[Task requirements] Report how many lines in the data below hold the string "Parallel". Nothing else should appear in the answer.

[Data in this exercise]
[config.mk]
export PLATFORM = sky130hd
export DESIGN_NAME = fseq_ctrl
export DESIGN_NICKNAME = d
export VERILOG_FILES = /design/src/rtl/fseq_pkg.sv /design/src/rtl/fseq_timer.sv /design/src/rtl/fseq_bus.sv /design/src/rtl/fseq_ctrl.sv
export SDC_FILE = /design/constraint.sdc
export NUM_CORES = 1
export LEC_CHECK = 0
export ABC_CLOCK_PERIOD_IN_PS = 3600
export BUFFER_PORTS_ARGS = -buffer_cell sky130_fd_sc_hd__buf_2
export CAP_MARGIN = 15
export CORE_MARGIN = 2
export CORE_UTILIZATION = 35
export CTS_CLUSTER_DIAMETER = 200
export CTS_CLUSTER_SIZE = 40
export DETAILED_ROUTE_END_ITERATION = 12
export PLACE_DENSITY_LB_ADDON = 0.25
export SYNTH_ARGS = -nofsm -noshare
export SYNTH_HDL_FRONTEND = slang
export SYNTH_SLANG_ARGS = --single-unit
[constraint.sdc]
create_clock -name clk -period 3.6 [get_ports clk]
set_input_delay 0.36 -clock clk [delete_from_list [all_inputs] [get_ports clk]]
set_output_delay 0.36 -clock clk [all_outputs]
set_load 0.02 [all_outputs]
[src/rtl/fseq_pkg.sv]
package fseq_pkg;

    localparam int BYTE_W = 8;

    localparam logic [BYTE_W-1:0] CMD_PGM_SETUP = 8'h40;
    localparam logic [BYTE_W-1:0] CMD_PGM_VFY   = 8'hC0;
    localparam logic [BYTE_W-1:0] CMD_ERS       = 8'h20;
    localparam logic [BYTE_W-1:0] CMD_ERS_VFY   = 8'hA0;
    localparam logic [BYTE_W-1:0] CMD_READ      = 8'hFF;
    localparam logic [BYTE_W-1:0] BYTE_ERASED   = 8'hFF;
    localparam logic [BYTE_W-1:0] BYTE_ZERO     = 8'h00;

    typedef enum logic [4:0] {
        S_IDLE, S_PREP,
        S_P_SETUP, S_P_DATA, S_P_WAIT, S_P_VCMD, S_P_VWAIT, S_P_READ, S_P_CHECK,
        S_E_SETUP, S_E_CMD, S_E_WAIT, S_E_VCMD, S_E_VWAIT, S_E_READ, S_E_CHECK,
        S_R_ONE, S_R_TWO, S_FINISH
    } seq_state_e;

    typedef enum logic [1:0] {B_IDLE, B_ACT, B_REC} bus_state_e;

endpackage

[src/rtl/fseq_timer.sv]
module fseq_timer #(
    parameter int TW = 8
) (
    input  logic          clk,
    input  logic          rst_n,
    input  logic          load,
    input  logic [TW-1:0] val,
    output logic          expired
);
    logic [TW-1:0] cnt;

    always_ff @(posedge clk or negedge rst_n) begin
        if (!rst_n)          cnt <= '0;
        else if (load)       cnt <= val;
        else if (cnt != '0)  cnt <= cnt - 1'b1;
    end

    assign expired = (cnt == '0);
endmodule

[src/rtl/fseq_bus.sv]
module fseq_bus
    import fseq_pkg::*;
#(
    parameter int STB = 2
) (
    input  logic              clk,
    input  logic              rst_n,
    input  logic              go,
    input  logic              rd,
    input  logic [BYTE_W-1:0] din,
    output logic              ce_n,
    output logic              we_n,
    output logic              oe_n,
    output logic              ack,
    output logic [BYTE_W-1:0] rdata
);
    localparam int CW = $clog2(STB) + 1;

    bus_state_e    st;
    logic [CW-1:0] cnt;
    logic          rd_q;

    always_ff @(posedge clk or negedge rst_n) begin
        if (!rst_n) begin
            st    <= B_IDLE;
            cnt   <= '0;
            rd_q  <= 1'b0;
            rdata <= '0;
        end else begin
            unique case (st)
                B_IDLE: if (go) begin
                    st   <= B_ACT;
                    cnt  <= '0;
                    rd_q <= rd;
                end
                B_ACT: if (cnt == CW'(STB - 1)) begin
                    st <= B_REC;
                    if (rd_q) rdata <= din;
                end else begin
                    cnt <= cnt + 1'b1;
                end
                B_REC:  st <= B_IDLE;
                default: st <= B_IDLE;
            endcase
        end
    end

    assign ce_n = (st != B_ACT);
    assign we_n = !((st == B_ACT) && !rd_q);
    assign oe_n = !((st == B_ACT) && rd_q);
    assign ack  = (st == B_REC);
endmodule

[src/rtl/fseq_ctrl.sv]
module fseq_ctrl
    import fseq_pkg::*;
#(
    parameter int AW         = 18,
    parameter int T_PGM      = 500,
    parameter int T_VFY      = 300,
    parameter int T_ERS      = 500000,
    parameter int STB        = 3,
    parameter int MAX_PPULSE = 25,
    parameter int MAX_EPULSE = 1000
) (
    input  logic              clk,
    input  logic              rst_n,
    input  logic              start_pgm,
    input  logic              start_ers,
    input  logic [AW-1:0]     host_addr,
    input  logic [BYTE_W-1:0] host_data,
    output logic              busy,
    output logic              done,
    output logic              fail,
    output logic              vpp_en,
    output logic [AW-1:0]     fl_addr,
    output logic [BYTE_W-1:0] fl_dout,
    input  logic [BYTE_W-1:0] fl_din,
    output logic              fl_drive,
    output logic              fl_ce_n,
    output logic              fl_we_n,
    output logic              fl_oe_n
);
    localparam int TMAX1 = (T_PGM > T_VFY) ? T_PGM : T_VFY;
    localparam int TMAX  = (TMAX1 > T_ERS) ? TMAX1 : T_ERS;
    localparam int TW    = $clog2(TMAX + 1);
    localparam int PMAX  = (MAX_EPULSE > MAX_PPULSE) ? MAX_EPULSE : MAX_PPULSE;
    localparam int PW    = $clog2(PMAX) + 1;
    localparam logic [AW-1:0] LAST_ADDR = {AW{1'b1}};

    seq_state_e        state;
    logic [AW-1:0]     addr_q;
    logic [BYTE_W-1:0] data_q;
    logic [PW-1:0]     pcnt;
    logic              ers_q, pass_q, armed, vpp_q, done_q, fail_q;

    logic              wr_st, rd_st, wt_st;
    logic [TW-1:0]     wt_val;
    logic [BYTE_W-1:0] cmd;
    logic              bus_go, bus_ack, tmr_load, tmr_exp, step_done;
    logic [BYTE_W-1:0] rdata;

    // Output decode: what each state drives on the bus or the timer
    always_comb begin
        wr_st  = 1'b0;
        rd_st  = 1'b0;
        wt_st  = 1'b0;
        wt_val = '0;
        cmd    = CMD_READ;
        unique case (state)
            S_P_SETUP:            begin wr_st = 1'b1; cmd = CMD_PGM_SETUP; end
            S_P_DATA:             begin wr_st = 1'b1; cmd = data_q;        end
            S_P_WAIT:             begin wt_st = 1'b1; wt_val = TW'(T_PGM); end
            S_P_VCMD:             begin wr_st = 1'b1; cmd = CMD_PGM_VFY;   end
            S_P_VWAIT, S_E_VWAIT: begin wt_st = 1'b1; wt_val = TW'(T_VFY); end
            S_P_READ, S_E_READ:   rd_st = 1'b1;
            S_E_SETUP, S_E_CMD:   begin wr_st = 1'b1; cmd = CMD_ERS;       end
            S_E_WAIT:             begin wt_st = 1'b1; wt_val = TW'(T_ERS); end
            S_E_VCMD:             begin wr_st = 1'b1; cmd = CMD_ERS_VFY;   end
            S_R_ONE, S_R_TWO:     begin wr_st = 1'b1; cmd = CMD_READ;      end
            default: ;
        endcase
    end

    assign bus_go    = (wr_st | rd_st) & !armed;
    assign tmr_load  = wt_st & !armed;
    assign step_done = armed & (((wr_st | rd_st) & bus_ack) | (wt_st & tmr_exp));

    // State register and sequencing datapath
    always_ff @(posedge clk or negedge rst_n) begin
        if (!rst_n) begin
            state  <= S_IDLE;
            addr_q <= '0;
            data_q <= '0;
            pcnt   <= '0;
            ers_q  <= 1'b0;
            pass_q <= 1'b0;
            armed  <= 1'b0;
            vpp_q  <= 1'b0;
            done_q <= 1'b0;
            fail_q <= 1'b0;
        end else begin
            if (bus_go | tmr_load) armed <= 1'b1;
            if (step_done)         armed <= 1'b0;
            unique case (state)
                S_IDLE: if (start_pgm | start_ers) begin
                    state  <= S_PREP;
                    vpp_q  <= 1'b1;
                    done_q <= 1'b0;
                    fail_q <= 1'b0;
                    pcnt   <= '0;
                    ers_q  <= !start_pgm;
                    addr_q <= start_pgm ? host_addr : '0;
                    data_q <= start_pgm ? host_data : BYTE_ZERO;
                end
                S_PREP:    state <= S_P_SETUP;
                S_P_SETUP: if (step_done) state <= S_P_DATA;
                S_P_DATA:  if (step_done) state <= S_P_WAIT;
                S_P_WAIT:  if (step_done) state <= S_P_VCMD;
                S_P_VCMD:  if (step_done) state <= S_P_VWAIT;
                S_P_VWAIT: if (step_done) state <= S_P_READ;
                S_P_READ:  if (step_done) state <= S_P_CHECK;
                S_P_CHECK: begin
                    if (rdata == data_q) begin
                        pcnt <= '0;
                        if (!ers_q) begin
                            pass_q <= 1'b1;
                            state  <= S_R_ONE;
                        end else if (addr_q == LAST_ADDR) begin
                            addr_q <= '0;
                            state  <= S_E_SETUP;
                        end else begin
                            addr_q <= addr_q + 1'b1;
                            state  <= S_P_SETUP;
                        end
                    end else if (pcnt == PW'(MAX_PPULSE - 1)) begin
                        pass_q <= 1'b0;
                        state  <= S_R_ONE;
                    end else begin
                        pcnt  <= pcnt + 1'b1;
                        state <= S_P_SETUP;
                    end
                end
                S_E_SETUP: if (step_done) state <= S_E_CMD;
                S_E_CMD:   if (step_done) state <= S_E_WAIT;
                S_E_WAIT:  if (step_done) state <= S_E_VCMD;
                S_E_VCMD:  if (step_done) state <= S_E_VWAIT;
                S_E_VWAIT: if (step_done) state <= S_E_READ;
                S_E_READ:  if (step_done) state <= S_E_CHECK;
                S_E_CHECK: begin
                    if (rdata == BYTE_ERASED) begin
                        if (addr_q == LAST_ADDR) begin
                            pass_q <= 1'b1;
                            state  <= S_R_ONE;
                        end else begin
                            addr_q <= addr_q + 1'b1;
                            state  <= S_E_VCMD;
                        end
                    end else if (pcnt == PW'(MAX_EPULSE - 1)) begin
                        pass_q <= 1'b0;
                        state  <= S_R_ONE;
                    end else begin
                        pcnt  <= pcnt + 1'b1;
                        state <= S_E_SETUP;
                    end
                end
                S_R_ONE: if (step_done) state <= S_R_TWO;
                S_R_TWO: if (step_done) state <= S_FINISH;
                S_FINISH: begin
                    vpp_q  <= 1'b0;
                    done_q <= pass_q;
                    fail_q <= !pass_q;
                    state  <= S_IDLE;
                end
                default: state <= S_IDLE;
            endcase
        end
    end

    fseq_timer #(.TW(TW)) u_timer (
        .clk     (clk),
        .rst_n   (rst_n),
        .load    (tmr_load),
        .val     (wt_val),
        .expired (tmr_exp)
    );

    fseq_bus #(.STB(STB)) u_bus (
        .clk   (clk),
        .rst_n (rst_n),
        .go    (bus_go),
        .rd    (rd_st),
        .din   (fl_din),
        .ce_n  (fl_ce_n),
        .we_n  (fl_we_n),
        .oe_n  (fl_oe_n),
        .ack   (bus_ack),
        .rdata (rdata)
    );

    assign busy     = (state != S_IDLE);
    assign done     = done_q;
    assign fail     = fail_q;
    assign vpp_en   = vpp_q;
    assign fl_addr  = addr_q;
    assign fl_dout  = cmd;
    assign fl_drive = wr_st;
endmodule

======== Yosys cells after proc, flatten, opt, wreduce, memory -nomap -nowiden ========
Cells that the tools add are included.
storage, ports and cells
  register bits ........................... 81
  input port bits ......................... 38
  latch bits .............................. 0
  memory bits (writable) .................. 0
  memory bits (read-only) ................. 0
  memories kept ........................... 0
  word-level logic and storage cells ...... 183
operators by class
  bitwise logic cells ..................... 9
  multiply operators ...................... 0
  shifts and indexed selects .............. 0
  order comparisons ....................... 0
  equality and inequality tests ........... 56
  add/sub/neg operators ................... 4
  mux-type cells .......................... 65
  reduce and logical (&&, ||, !) cells .... 34
  div/mod/pow operators ................... 0
operators by type and width
  operator                                                               number
  18-bit two-way mux                                                     7
  5-bit two-way mux                                                      21
  5-bit case mux with 18 select lines                                    1
  19-bit case mux with 3 select lines                                    1
  11-bit two-way mux                                                     5
  18-bit case mux with 3 select lines                                    1
  2-bit != test (second input constant)                                  23
  5-bit by 4-bit == test with 1-bit output (second input constant)       8
  8-bit case mux with 5 select lines                                     1
  19-bit two-way mux                                                     2
  11-bit case mux with 3 select lines                                    1
  5-bit by 3-bit == test with 1-bit output (second input constant)       4
  19-bit logical NOT                                                     1
  19-bit nonzero test                                                    1
  19-bit by 1-bit subtractor with 19-bit output (second input constant)  1
  18-bit by 1-bit adder with 18-bit output (second input constant)       1
  18-bit == test (second input constant)                                 1
  5-bit == test (second input constant)                                  3
  3-bit != test (second input constant)                                  5
  15-bit AND reduction                                                   1
  1-bit two-way mux                                                      13
  11-bit by 1-bit adder with 11-bit output (second input constant)       1
  11-bit by 10-bit == test with 1-bit output (second input constant)     1
  11-bit by 5-bit == test with 1-bit output (second input constant)      1
  other kinds (32)                                                       63

======== Longest topological paths before layout ========
  depth after elaboration ................. 9
  depth in mapped cells ................... 9
  depth with buffers taken out ............ 7

======== Cells and area by module ========
Synthesis repeated with hierarchy kept, for this count alone.
unflattened totals
  cells, all modules ...................... 568
  area, all modules ....................... 5129.9 um2
modules (own cells, without submodules)
  module      area each (um2)  instances  cells an instance
  fseq_ctrl   3389.5           1          411
  fseq_timer  1059.8           1          110
  fseq_bus    680.7            1          47

======== Least setup slack after synthesis ========
No wires, ideal clock.
  path kind ............................... reg2reg
  from .................................... reg addr_q[0], in the netlist fl_addr[0]
  to ...................................... reg addr_q[4], in the netlist fl_addr[4]
  slack ................................... 1.228 ns
  buffers on the path ..................... 1
  data arrival time ....................... 2.251 ns
  period minus slack after synthesis ...... 2.372 ns
  library setup time ...................... 0.121 ns
  stages on the path, launching flop included .. 9
  path through ............................ dfrtp_1 > ha_1 > and3_1 > nand4_1 > o31a_1 > or2_1 > buf_2 > a32o_1 > a22o_1
on the way
  word-level cells in the longest chain between the ends .. 5
  elaborated cells between the ends (all ways) .. 10
  those cells by class .................... add/sub (1); eq/ne (2); mux (6); reduce/logical (1)
ends and longest elaborated chain
  item                                                                        RTL line          text
  start, declared                                                             fseq_ctrl.sv:38   logic [AW-1:0] addr_q;
  start signal, assigned                                                      fseq_ctrl.sv:99   addr_q <= start_pgm ? host_addr : '0;
  start signal, assigned                                                      fseq_ctrl.sv:119  addr_q <= addr_q + 1'b1;
  start signal, assigned                                                      fseq_ctrl.sv:142  addr_q <= addr_q + 1'b1;
  18-bit by 1-bit adder with 18-bit output or 18-bit == test (tied branches)  n/a
  18-bit two-way mux                                                          fseq_ctrl.sv:115  end else if (addr_q == LAST_ADDR) begin
  18-bit two-way mux                                                          fseq_ctrl.sv:112  if (!ers_q) begin
  18-bit two-way mux                                                          fseq_ctrl.sv:110  if (rdata == data_q) begin
  18-bit case mux with 3 select lines                                         fseq_ctrl.sv:91   unique case (state)
Parallel ways exist; a longest one is shown, timed or not. The select of a mux whose other input is x is not followed.
A chain may end at the register's enable or synchronous reset.

======== Final worst setup path ========
  from .................................... reg state[2]
  to ...................................... reg addr_q[12], in the netlist fl_addr[12]
on the way
  word-level cells in the longest chain between the ends .. 3
  elaborated cells between the ends (all ways) .. 11
  those cells by class .................... eq/ne (7); mux (1); reduce/logical (3)
ends and longest elaborated chain
  item                                                                           RTL line          text
  start, declared                                                                fseq_ctrl.sv:37   seq_state_e state;
  start signal, assigned                                                         fseq_ctrl.sv:78   state <= S_IDLE;
  start signal, assigned                                                         fseq_ctrl.sv:93   state <= S_PREP;
  start signal, assigned                                                         fseq_ctrl.sv:102  S_PREP: state <= S_P_SETUP;
  5-bit by 4-bit == test with 1-bit output or 5-bit logical NOT (tied branches)  fseq_ctrl.sv:91
  2-bit != test (no source line) or 3-bit nonzero test (tied branches)           n/a
  6-bit AND reduction (no source line)                                           n/a
Parallel ways exist; a longest one is shown, timed or not.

[Task result] 2